Sql-server – After update triggers that deal with multi-row updates

sql serversql-server-2012triggerupdate

Currently working on an database Audit project based on triggers that are fired on update on specific tables. The triggers write the changes into a table; information written are: table name, updated column, timestamp, user, old value and new value.

Triggers work fine with single updates, but when it comes to multi-row updates, it is not working.

My code is like this:

IF (UPDATE(Priority))  
BEGIN
    SET @UpdatedColumn = 'Priority'
    INSERT INTO dbo.AuditTable
        ( [TableName] ,
          [Source] ,
          [RecordId] ,
          [User] ,
          [TimeStamp] ,
          [UpdatedColumn] ,
          [OldValue] ,
          [NewValue]
        )
    SELECT 
        N'BookingItem' , -- TableName - nvarchar(max)
        (SELECT CODE FROM TBL_LEG_SOURCE 
                     INNER JOIN INSERTED INS ON LEG_SOURCE_ID = INS.SourceId) ,
        INS.Id , -- RecordId - bigint
        (SELECT USERNAME FROM INSERTED 
                     INNER JOIN TBL_USER 
                     ON ModifiedById = USER_ID) , -- User - nvarchar(max)
        GETDATE() , -- TimeStamp - datetime
        @UpdatedColumn , -- UpdatedColumn - nvarchar(max)
        DEL.Priority , -- OldValue - nvarchar(max)
        INS.Priority  -- NewValue - nvarchar(max)
    FROM 
        INSERTED INS INNER JOIN DELETED DEL ON INS.Id = DEL.Id
    WHERE
        (
            (INS.Priority <> DEL.Priority)
            OR (INS.Priority IS NULL AND DEL.Priority IS NOT NULL)
            OR (INS.Priority IS NOT NULL AND DEL.Priority IS NULL)
        )
END

Error message:

Msg 512, Level 16, State 1, Procedure MyTrigger, Line 818
Subquery returned more than 1 value. This is not permitted when the subquery follows =, !=, <, <= , >, >= or when the subquery is used as an expression.
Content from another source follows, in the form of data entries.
--- src/rtl/ddr_tx_framer.sv ---
// Transmit framer for the DDR output mux: queues 4*WIDTH-bit words and emits each
// word as two consecutive frames of din1st/din2nd slices, idling with drivers off.
module ddr_tx_framer #(
    parameter int unsigned      WIDTH      = 16,
    parameter int unsigned      FIFO_DEPTH = 4,
    parameter logic [WIDTH-1:0] IDLE_PAT   = {WIDTH{1'b0}},
    parameter int unsigned      STARTUP    = 8
) (
    input  logic               clock,
    input  logic               aclr,
    input  logic               enable,
    input  logic               wr_en,
    input  logic [4*WIDTH-1:0] wr_data,
    output logic               wr_full,
    input  logic               clr_err,
    output logic               overflow,
    output logic [WIDTH-1:0]   din1st,
    output logic [WIDTH-1:0]   din2nd,
    output logic               noe,
    output logic               tx_frame,
    output logic               tx_busy
);

    localparam int unsigned AW = $clog2(FIFO_DEPTH);
    localparam int unsigned CW = AW + 1;
    localparam int unsigned SW = $clog2(STARTUP + 1);
    localparam int unsigned DW = 4 * WIDTH;

    typedef enum logic [1:0] {S_IDLE, S_F0, S_F1} state_t;

    state_t          state;
    state_t          state_next;
    logic [DW-1:0]   mem [FIFO_DEPTH];
    logic [AW-1:0]   wr_ptr;
    logic [AW-1:0]   rd_ptr;
    logic [CW-1:0]   count;
    logic [CW-1:0]   count_next;
    logic            rd_ok;
    logic [SW-1:0]   st_cnt;
    logic            ready;
    logic            push;
    logic            pop;
    logic [DW-1:0]   head_word;
    logic [DW-1:0]   word_q;

    assign push       = wr_en & ~wr_full;
    assign count_next = count + CW'(push) - CW'(pop);
    assign head_word  = mem[rd_ptr];
    assign ready      = (st_cnt == SW'(STARTUP));

    // FIFO storage; contents need no reset, emptiness is held by the pointers
    always_ff @(posedge clock) begin
        if (push) mem[wr_ptr] <= wr_data;
    end

    // rd_ok: head word has been resident for at least one full edge
    always_ff @(posedge clock or posedge aclr) begin
        if (aclr) begin
            wr_ptr  <= '0;
            rd_ptr  <= '0;
            count   <= '0;
            wr_full <= 1'b0;
            rd_ok   <= 1'b0;
        end else begin
            if (push) wr_ptr <= wr_ptr + AW'(1);
            if (pop)  rd_ptr <= rd_ptr + AW'(1);
            count   <= count_next;
            wr_full <= (count_next == CW'(FIFO_DEPTH));
            rd_ok   <= (count_next > CW'(1)) | ((count_next == CW'(1)) & ~push);
        end
    end

    // Sticky overflow; a dropped write beats a same-cycle clear
    always_ff @(posedge clock or posedge aclr) begin
        if (aclr) begin
            overflow <= 1'b0;
        end else if (wr_en && wr_full) begin
            overflow <= 1'b1;
        end else if (clr_err) begin
            overflow <= 1'b0;
        end
    end

    // Startup delay counter, saturating at STARTUP
    always_ff @(posedge clock or posedge aclr) begin
        if (aclr) begin
            st_cnt <= '0;
        end else if (!ready) begin
            st_cnt <= st_cnt + SW'(1);
        end
    end

    always_ff @(posedge clock or posedge aclr) begin
        if (aclr) state <= S_IDLE;
        else      state <= state_next;
    end

    always_comb begin
        state_next = state;
        pop        = 1'b0;
        case (state)
            S_IDLE: begin
                if (ready && enable && rd_ok) begin
                    pop        = 1'b1;
                    state_next = S_F0;
                end
            end
            S_F0: state_next = S_F1;
            S_F1: begin
                if (enable && rd_ok) begin
                    pop        = 1'b1;
                    state_next = S_F0;
                end else begin
                    state_next = S_IDLE;
                end
            end
            default: state_next = S_IDLE;
        endcase
    end

    // Output registers track the next state; frame1 comes from the held word
    always_ff @(posedge clock or posedge aclr) begin
        if (aclr) begin
            word_q   <= '0;
            din1st   <= IDLE_PAT;
            din2nd   <= IDLE_PAT;
            noe      <= 1'b1;
            tx_busy  <= 1'b0;
            tx_frame <= 1'b0;
        end else begin
            if (pop) word_q <= head_word;
            case (state_next)
                S_F0: begin
                    din1st <= head_word[WIDTH-1:0];
                    din2nd <= head_word[2*WIDTH-1:WIDTH];
                end
                S_F1: begin
                    din1st <= word_q[3*WIDTH-1:2*WIDTH];
                    din2nd <= word_q[4*WIDTH-1:3*WIDTH];
                end
                default: begin
                    din1st <= IDLE_PAT;
                    din2nd <= IDLE_PAT;
                end
            endcase
            noe      <= ~((state_next != S_IDLE) | (ready & enable));
            tx_busy  <= (state_next != S_IDLE);
            tx_frame <= (state_next == S_F1);
        end
    end

endmodule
Any suggestions on how to fix my trigger in order to handle multi-row operations?

Best Answer

Both subqueries in the query you show join to INSERTED without doing an aggregate or a top(1). So both potentially return more than one row. instead of joining to the INSERTED table again, just reference the column directly. With that the second query would look like this:

(SELECT U.USERNAME FROM TBL_USER U WHERE INS.ModifiedById = U.USER_ID)

The change to the other one is similar.